++++ AVAILABLE DATA ++++

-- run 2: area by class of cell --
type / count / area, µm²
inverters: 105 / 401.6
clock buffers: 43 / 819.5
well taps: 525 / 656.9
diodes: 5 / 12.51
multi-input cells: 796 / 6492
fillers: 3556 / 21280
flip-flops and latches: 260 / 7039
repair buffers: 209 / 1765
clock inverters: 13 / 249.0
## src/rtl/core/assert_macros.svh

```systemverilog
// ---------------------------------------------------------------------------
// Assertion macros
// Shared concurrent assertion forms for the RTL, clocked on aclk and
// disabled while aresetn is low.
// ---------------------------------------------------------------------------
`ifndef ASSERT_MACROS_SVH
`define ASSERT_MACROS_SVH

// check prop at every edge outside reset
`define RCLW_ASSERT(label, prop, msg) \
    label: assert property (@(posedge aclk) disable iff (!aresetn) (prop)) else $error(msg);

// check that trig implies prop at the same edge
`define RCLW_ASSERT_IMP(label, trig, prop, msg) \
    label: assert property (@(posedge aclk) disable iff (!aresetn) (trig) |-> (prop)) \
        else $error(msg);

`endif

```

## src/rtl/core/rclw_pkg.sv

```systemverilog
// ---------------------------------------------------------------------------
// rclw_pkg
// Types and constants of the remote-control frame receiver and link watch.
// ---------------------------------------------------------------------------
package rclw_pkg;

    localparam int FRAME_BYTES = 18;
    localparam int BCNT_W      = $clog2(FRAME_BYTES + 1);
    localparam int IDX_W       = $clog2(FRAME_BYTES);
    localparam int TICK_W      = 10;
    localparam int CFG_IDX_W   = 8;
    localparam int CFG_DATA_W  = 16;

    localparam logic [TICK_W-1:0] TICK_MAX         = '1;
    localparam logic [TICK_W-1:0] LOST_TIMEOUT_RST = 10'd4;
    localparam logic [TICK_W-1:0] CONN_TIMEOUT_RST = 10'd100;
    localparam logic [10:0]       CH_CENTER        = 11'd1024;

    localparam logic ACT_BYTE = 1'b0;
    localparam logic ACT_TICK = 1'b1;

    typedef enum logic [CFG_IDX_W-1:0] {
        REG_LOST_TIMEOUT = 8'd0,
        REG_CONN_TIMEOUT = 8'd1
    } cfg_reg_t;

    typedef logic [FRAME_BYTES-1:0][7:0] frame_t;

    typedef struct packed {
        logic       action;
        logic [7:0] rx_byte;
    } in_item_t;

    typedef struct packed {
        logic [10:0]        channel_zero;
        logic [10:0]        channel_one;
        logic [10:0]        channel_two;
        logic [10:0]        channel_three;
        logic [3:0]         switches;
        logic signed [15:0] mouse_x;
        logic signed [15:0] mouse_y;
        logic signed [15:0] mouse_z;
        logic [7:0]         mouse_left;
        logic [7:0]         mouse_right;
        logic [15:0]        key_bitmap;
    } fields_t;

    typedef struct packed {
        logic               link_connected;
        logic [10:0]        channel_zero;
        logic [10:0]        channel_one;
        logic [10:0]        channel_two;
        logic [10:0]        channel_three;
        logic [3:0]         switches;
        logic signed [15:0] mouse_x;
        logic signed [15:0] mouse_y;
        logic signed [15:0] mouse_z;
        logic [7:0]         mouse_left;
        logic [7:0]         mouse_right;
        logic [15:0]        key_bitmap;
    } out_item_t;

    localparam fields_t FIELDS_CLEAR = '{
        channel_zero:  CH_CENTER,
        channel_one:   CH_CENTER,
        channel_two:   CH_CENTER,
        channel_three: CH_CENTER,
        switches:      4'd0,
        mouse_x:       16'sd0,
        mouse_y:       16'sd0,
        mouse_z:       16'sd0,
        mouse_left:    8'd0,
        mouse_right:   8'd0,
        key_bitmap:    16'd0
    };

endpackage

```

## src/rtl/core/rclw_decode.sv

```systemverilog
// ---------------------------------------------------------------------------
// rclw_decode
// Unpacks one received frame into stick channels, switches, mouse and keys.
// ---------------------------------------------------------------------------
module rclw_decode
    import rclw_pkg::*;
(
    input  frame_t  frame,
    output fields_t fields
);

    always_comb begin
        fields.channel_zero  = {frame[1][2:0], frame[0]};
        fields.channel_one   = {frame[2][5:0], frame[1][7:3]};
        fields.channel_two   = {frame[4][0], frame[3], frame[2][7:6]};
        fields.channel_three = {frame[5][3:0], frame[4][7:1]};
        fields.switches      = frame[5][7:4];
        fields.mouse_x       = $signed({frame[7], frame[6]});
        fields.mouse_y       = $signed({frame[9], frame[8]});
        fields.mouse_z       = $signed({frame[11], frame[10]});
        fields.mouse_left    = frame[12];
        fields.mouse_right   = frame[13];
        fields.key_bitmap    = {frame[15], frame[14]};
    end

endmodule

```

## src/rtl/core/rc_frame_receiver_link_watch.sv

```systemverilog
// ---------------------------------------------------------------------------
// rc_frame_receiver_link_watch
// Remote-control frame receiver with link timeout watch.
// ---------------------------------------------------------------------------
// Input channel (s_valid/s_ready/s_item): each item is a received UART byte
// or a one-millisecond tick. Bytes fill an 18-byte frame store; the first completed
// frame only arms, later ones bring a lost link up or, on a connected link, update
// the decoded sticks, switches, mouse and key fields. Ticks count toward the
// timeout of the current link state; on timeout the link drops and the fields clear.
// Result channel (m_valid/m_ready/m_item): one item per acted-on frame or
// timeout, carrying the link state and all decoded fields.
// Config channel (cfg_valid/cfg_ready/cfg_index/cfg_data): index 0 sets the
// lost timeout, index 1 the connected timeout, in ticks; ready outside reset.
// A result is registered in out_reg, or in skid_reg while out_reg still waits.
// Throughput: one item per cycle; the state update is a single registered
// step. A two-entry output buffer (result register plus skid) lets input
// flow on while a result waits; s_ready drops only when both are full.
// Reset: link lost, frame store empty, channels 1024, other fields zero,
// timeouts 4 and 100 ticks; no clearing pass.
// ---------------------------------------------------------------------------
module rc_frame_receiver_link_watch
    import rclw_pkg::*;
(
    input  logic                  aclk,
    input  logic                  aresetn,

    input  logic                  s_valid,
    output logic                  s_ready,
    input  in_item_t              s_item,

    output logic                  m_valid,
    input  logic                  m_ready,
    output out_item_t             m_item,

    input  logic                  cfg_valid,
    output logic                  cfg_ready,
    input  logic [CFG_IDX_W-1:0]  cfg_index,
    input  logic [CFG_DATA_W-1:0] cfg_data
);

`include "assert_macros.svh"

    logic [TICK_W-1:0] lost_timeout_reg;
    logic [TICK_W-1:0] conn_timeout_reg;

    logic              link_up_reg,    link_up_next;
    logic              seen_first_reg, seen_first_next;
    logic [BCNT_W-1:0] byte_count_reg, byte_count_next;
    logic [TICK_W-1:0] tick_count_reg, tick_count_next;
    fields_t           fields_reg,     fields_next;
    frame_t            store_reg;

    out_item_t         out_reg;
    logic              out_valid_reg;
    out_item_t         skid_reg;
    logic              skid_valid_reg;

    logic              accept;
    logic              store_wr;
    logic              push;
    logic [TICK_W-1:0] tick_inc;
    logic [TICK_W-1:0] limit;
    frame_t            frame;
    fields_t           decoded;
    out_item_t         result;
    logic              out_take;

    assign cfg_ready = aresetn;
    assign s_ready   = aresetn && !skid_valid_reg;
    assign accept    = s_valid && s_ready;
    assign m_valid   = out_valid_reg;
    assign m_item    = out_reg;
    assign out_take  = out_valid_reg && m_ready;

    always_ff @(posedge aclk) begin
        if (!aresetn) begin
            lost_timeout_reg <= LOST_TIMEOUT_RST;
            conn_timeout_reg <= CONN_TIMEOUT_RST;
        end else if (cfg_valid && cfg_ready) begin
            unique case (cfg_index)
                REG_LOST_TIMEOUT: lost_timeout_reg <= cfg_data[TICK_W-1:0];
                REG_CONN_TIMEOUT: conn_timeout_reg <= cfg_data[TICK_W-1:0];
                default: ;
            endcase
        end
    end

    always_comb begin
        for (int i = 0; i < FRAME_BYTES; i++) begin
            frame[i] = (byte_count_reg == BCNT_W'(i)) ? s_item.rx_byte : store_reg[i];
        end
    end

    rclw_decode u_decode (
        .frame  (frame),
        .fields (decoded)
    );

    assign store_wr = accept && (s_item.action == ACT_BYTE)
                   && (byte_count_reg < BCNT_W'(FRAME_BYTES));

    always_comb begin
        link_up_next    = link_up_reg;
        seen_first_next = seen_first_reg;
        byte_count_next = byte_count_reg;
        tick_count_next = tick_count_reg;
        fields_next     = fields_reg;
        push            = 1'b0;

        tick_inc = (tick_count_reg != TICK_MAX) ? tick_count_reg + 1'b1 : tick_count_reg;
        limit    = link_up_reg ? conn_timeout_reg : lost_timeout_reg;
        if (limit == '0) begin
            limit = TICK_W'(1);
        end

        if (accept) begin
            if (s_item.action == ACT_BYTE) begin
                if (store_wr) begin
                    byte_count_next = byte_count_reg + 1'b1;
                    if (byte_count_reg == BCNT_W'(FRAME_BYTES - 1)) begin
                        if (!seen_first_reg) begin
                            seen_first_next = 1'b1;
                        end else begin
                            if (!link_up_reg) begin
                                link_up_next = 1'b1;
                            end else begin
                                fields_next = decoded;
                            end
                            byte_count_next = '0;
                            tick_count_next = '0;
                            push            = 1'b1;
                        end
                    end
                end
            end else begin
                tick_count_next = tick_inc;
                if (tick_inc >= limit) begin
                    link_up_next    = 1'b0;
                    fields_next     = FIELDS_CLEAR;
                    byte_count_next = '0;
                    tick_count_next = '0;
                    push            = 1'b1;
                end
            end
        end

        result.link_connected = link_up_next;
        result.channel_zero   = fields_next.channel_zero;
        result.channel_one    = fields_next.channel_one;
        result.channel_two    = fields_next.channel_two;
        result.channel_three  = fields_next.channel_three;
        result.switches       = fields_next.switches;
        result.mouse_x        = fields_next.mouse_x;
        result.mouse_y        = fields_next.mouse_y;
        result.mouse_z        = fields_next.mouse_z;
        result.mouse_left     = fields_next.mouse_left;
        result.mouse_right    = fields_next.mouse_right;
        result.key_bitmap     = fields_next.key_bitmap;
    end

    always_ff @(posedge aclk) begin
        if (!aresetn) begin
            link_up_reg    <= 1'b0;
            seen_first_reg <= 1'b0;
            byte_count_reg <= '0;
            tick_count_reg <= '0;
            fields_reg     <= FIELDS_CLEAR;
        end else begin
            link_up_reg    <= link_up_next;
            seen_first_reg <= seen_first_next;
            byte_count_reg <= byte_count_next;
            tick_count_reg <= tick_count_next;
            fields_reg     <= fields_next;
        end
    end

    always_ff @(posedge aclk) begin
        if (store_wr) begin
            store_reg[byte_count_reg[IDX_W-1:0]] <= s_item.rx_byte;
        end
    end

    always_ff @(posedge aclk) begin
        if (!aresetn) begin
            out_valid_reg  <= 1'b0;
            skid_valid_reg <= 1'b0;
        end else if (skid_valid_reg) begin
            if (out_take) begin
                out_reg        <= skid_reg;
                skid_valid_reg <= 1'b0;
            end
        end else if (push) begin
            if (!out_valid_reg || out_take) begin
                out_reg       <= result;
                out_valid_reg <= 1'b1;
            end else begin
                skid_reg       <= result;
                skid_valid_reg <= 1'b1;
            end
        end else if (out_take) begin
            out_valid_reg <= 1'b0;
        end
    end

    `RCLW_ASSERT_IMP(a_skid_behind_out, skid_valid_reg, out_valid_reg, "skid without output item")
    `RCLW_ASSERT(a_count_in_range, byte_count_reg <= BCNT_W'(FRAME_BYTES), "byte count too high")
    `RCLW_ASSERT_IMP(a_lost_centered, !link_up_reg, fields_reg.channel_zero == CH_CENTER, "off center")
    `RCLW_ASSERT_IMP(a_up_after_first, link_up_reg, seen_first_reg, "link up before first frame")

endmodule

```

++++

• _TASK_: Count up the lines in the entries that hold "trig", and respond with that count and no other text.

• _TASK SOLUTION_: 3